GIVEN DATA:
+++

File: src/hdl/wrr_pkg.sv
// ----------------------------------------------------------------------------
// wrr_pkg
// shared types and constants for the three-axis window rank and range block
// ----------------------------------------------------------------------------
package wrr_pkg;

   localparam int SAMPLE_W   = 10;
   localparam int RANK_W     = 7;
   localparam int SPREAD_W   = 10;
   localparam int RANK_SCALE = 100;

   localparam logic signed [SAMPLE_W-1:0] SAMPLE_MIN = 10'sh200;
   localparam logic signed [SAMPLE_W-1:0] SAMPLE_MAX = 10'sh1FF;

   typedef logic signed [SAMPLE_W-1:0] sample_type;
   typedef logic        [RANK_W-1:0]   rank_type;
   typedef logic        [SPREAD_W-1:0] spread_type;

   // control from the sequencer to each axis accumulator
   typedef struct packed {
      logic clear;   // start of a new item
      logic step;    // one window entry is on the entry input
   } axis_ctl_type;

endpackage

+++

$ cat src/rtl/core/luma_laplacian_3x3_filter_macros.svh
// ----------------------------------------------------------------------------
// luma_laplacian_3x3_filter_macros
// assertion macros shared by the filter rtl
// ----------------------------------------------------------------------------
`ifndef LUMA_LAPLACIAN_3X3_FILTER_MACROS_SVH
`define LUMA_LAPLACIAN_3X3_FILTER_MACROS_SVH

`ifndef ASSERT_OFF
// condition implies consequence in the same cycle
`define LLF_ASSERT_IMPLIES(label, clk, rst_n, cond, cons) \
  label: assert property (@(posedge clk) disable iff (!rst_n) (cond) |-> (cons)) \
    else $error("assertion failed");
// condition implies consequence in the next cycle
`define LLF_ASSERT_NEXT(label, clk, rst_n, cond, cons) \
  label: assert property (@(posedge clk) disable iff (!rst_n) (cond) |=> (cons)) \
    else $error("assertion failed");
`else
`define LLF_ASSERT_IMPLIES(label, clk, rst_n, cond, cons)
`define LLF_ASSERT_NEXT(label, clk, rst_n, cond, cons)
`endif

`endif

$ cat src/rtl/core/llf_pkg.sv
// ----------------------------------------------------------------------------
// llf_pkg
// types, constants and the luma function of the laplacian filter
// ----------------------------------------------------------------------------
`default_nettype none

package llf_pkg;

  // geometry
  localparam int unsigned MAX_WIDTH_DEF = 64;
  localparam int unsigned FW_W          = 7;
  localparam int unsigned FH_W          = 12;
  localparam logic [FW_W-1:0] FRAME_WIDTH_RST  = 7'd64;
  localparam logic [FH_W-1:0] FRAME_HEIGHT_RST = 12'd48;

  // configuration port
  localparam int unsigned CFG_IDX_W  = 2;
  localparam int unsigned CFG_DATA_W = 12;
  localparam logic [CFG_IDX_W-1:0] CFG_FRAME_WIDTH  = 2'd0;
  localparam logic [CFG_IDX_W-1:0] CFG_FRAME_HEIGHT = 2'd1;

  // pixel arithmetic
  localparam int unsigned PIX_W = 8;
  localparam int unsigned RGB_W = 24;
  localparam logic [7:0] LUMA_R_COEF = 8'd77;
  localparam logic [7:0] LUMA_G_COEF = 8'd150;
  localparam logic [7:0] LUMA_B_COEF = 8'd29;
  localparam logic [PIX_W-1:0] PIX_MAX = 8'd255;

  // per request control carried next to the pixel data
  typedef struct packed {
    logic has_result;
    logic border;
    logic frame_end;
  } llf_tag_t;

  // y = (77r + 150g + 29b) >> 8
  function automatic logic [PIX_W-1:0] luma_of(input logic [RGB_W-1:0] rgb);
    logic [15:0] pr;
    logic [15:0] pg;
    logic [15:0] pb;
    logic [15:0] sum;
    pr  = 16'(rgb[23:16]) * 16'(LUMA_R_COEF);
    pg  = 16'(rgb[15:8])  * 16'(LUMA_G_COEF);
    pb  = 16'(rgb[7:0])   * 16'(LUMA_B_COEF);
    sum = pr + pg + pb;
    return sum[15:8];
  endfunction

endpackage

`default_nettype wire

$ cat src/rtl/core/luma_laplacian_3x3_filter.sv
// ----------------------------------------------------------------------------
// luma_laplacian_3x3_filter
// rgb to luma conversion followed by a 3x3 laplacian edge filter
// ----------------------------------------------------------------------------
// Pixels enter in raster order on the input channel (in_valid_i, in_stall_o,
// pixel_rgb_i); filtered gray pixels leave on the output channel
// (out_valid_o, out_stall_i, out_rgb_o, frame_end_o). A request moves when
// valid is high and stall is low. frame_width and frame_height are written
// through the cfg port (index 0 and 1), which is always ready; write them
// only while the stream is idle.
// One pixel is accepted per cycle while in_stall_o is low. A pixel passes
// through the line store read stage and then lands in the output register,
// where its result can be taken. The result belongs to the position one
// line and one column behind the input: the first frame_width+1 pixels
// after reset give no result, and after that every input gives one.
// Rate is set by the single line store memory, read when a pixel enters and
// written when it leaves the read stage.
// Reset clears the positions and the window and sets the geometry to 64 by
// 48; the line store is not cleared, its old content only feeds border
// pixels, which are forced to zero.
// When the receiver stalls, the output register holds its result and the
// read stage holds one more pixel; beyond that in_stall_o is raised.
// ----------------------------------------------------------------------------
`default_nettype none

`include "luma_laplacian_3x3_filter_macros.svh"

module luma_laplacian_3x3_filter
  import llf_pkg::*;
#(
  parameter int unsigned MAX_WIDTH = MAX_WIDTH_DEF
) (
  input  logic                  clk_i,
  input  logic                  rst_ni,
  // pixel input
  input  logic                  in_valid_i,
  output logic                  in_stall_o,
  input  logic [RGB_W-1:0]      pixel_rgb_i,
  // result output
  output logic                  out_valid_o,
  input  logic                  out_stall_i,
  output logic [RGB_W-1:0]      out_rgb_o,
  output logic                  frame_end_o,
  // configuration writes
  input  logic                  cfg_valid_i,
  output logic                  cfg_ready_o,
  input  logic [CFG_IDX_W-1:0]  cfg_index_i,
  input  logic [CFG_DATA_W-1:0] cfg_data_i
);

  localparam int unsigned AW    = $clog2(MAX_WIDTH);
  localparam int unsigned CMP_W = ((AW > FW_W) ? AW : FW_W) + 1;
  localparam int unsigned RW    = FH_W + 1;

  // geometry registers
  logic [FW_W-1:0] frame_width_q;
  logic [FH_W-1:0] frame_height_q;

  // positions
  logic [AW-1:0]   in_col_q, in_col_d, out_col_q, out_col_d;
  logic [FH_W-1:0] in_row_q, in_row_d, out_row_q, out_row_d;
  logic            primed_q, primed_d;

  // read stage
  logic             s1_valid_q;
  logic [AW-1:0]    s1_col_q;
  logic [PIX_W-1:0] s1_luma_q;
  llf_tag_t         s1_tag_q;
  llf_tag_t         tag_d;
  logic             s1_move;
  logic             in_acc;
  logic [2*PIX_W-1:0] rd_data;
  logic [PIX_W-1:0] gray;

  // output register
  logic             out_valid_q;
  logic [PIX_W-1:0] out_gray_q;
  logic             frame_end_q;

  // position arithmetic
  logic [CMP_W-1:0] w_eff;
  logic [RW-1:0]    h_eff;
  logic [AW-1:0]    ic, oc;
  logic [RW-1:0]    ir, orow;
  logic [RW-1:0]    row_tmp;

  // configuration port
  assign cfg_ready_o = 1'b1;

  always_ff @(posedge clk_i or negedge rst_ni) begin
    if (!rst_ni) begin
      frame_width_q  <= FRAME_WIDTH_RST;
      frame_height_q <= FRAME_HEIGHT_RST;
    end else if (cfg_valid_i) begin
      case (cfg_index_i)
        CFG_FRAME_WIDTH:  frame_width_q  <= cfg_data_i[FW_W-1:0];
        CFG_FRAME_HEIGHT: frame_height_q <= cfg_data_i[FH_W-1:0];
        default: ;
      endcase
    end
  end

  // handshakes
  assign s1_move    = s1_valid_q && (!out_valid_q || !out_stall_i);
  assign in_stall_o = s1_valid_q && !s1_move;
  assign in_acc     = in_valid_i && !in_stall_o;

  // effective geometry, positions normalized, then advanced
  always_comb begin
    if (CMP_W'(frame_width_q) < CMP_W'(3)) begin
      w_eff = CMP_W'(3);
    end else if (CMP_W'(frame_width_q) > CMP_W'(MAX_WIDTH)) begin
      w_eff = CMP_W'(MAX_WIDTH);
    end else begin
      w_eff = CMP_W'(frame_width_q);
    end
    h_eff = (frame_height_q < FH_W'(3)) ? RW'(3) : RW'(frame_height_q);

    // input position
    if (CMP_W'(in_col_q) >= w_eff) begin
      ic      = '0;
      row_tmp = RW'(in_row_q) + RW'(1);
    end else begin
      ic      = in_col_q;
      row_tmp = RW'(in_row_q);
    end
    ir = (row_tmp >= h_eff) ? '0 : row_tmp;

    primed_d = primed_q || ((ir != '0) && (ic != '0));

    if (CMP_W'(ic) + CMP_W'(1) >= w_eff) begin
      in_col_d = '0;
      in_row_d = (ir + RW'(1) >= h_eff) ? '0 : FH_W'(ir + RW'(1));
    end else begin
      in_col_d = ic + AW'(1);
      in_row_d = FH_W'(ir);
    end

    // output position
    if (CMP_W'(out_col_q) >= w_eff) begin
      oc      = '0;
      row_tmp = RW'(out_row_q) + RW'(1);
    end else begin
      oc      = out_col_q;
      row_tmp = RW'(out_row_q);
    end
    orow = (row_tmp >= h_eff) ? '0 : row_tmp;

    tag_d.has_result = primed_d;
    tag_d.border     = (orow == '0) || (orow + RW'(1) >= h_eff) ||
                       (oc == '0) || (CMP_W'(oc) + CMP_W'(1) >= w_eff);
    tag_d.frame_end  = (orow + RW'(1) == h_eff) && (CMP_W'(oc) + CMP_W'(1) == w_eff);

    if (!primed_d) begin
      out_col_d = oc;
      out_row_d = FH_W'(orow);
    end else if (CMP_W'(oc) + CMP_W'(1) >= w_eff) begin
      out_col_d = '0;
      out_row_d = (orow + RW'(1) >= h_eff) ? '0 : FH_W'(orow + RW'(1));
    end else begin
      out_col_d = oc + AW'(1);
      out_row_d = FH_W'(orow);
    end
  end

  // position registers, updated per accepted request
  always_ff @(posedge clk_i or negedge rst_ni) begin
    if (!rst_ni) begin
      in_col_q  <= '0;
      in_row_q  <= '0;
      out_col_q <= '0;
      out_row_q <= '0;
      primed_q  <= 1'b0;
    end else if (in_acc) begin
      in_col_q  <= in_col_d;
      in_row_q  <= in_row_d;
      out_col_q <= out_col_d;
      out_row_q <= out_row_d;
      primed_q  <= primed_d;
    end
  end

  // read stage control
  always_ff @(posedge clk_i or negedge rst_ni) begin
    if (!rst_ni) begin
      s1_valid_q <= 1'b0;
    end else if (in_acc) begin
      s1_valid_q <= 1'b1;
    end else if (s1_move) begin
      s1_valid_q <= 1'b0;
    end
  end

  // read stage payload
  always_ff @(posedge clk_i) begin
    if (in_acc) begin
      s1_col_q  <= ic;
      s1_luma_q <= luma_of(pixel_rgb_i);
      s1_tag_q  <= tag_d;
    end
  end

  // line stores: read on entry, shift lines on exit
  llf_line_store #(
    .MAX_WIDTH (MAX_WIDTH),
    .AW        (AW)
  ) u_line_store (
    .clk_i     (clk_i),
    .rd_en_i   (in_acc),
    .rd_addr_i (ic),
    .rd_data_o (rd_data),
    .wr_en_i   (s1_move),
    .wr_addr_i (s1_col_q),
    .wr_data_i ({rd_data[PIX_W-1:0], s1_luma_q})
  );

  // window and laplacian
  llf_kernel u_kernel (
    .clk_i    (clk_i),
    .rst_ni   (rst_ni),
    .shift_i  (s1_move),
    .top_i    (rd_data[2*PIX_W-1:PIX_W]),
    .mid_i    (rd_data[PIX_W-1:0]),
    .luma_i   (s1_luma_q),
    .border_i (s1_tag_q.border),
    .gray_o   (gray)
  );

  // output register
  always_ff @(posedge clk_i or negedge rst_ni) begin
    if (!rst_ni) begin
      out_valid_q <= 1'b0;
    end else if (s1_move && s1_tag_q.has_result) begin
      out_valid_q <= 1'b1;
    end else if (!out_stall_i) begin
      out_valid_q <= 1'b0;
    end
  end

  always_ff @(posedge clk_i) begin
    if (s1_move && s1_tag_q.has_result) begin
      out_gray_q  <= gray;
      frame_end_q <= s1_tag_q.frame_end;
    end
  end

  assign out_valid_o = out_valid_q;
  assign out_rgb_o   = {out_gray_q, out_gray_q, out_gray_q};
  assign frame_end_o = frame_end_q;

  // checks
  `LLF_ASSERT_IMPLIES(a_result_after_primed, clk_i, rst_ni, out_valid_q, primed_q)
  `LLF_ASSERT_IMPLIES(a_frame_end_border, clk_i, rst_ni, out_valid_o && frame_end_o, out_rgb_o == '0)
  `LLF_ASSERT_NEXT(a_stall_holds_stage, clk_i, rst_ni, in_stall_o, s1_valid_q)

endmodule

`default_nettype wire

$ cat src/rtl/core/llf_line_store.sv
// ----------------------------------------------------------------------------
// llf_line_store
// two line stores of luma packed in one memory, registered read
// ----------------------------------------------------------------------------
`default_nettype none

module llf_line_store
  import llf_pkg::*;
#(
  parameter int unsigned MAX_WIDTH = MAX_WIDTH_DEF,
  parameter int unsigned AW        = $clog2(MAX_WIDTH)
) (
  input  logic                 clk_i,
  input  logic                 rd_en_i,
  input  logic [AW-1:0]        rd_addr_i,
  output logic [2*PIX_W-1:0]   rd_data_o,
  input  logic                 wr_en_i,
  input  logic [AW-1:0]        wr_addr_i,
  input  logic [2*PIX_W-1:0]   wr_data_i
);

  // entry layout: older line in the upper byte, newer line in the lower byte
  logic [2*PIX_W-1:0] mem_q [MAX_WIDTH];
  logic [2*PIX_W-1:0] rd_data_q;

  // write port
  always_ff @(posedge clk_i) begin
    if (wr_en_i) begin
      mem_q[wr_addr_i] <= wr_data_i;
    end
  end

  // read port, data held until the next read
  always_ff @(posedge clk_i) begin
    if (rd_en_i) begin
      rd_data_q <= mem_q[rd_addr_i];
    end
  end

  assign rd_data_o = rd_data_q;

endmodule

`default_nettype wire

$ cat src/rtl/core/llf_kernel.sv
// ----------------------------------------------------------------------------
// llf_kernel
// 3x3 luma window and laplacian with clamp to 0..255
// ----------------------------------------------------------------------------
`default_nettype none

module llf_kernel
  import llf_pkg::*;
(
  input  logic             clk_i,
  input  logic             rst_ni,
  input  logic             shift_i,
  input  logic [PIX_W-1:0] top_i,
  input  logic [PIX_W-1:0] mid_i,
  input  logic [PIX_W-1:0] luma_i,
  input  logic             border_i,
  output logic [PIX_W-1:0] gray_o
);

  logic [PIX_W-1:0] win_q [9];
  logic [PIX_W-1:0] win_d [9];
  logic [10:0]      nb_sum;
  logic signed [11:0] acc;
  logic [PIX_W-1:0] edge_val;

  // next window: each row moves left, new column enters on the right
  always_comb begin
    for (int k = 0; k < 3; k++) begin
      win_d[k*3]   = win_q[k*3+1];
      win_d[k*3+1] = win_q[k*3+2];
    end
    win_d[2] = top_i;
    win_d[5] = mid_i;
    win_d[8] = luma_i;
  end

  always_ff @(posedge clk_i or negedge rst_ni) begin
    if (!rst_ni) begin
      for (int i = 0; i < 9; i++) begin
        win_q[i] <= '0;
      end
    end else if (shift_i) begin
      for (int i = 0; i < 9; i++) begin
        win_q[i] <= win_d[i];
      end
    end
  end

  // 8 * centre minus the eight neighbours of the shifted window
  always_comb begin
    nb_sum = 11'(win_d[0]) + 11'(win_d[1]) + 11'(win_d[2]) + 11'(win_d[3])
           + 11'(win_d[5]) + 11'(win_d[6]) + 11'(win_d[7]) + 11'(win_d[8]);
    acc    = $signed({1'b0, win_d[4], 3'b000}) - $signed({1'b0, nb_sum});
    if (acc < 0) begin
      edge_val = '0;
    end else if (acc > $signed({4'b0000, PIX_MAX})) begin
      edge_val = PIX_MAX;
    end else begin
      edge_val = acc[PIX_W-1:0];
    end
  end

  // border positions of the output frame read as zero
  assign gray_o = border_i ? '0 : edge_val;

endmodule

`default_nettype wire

+++

PROBLEM:
Look back at the entries above. Retype the line with "logic [FH_W-1:0] in_row_q, in_row_d, out_row_q, out_row_d;", the line with "case (cfg_index_i)", and all lines in between.

EXERCISE OUTPUT:
  logic [FH_W-1:0] in_row_q, in_row_d, out_row_q, out_row_d;
  logic            primed_q, primed_d;

  // read stage
  logic             s1_valid_q;
  logic [AW-1:0]    s1_col_q;
  logic [PIX_W-1:0] s1_luma_q;
  llf_tag_t         s1_tag_q;
  llf_tag_t         tag_d;
  logic             s1_move;
  logic             in_acc;
  logic [2*PIX_W-1:0] rd_data;
  logic [PIX_W-1:0] gray;

  // output register
  logic             out_valid_q;
  logic [PIX_W-1:0] out_gray_q;
  logic             frame_end_q;

  // position arithmetic
  logic [CMP_W-1:0] w_eff;
  logic [RW-1:0]    h_eff;
  logic [AW-1:0]    ic, oc;
  logic [RW-1:0]    ir, orow;
  logic [RW-1:0]    row_tmp;

  // configuration port
  assign cfg_ready_o = 1'b1;

  always_ff @(posedge clk_i or negedge rst_ni) begin
    if (!rst_ni) begin
      frame_width_q  <= FRAME_WIDTH_RST;
      frame_height_q <= FRAME_HEIGHT_RST;
    end else if (cfg_valid_i) begin
      case (cfg_index_i)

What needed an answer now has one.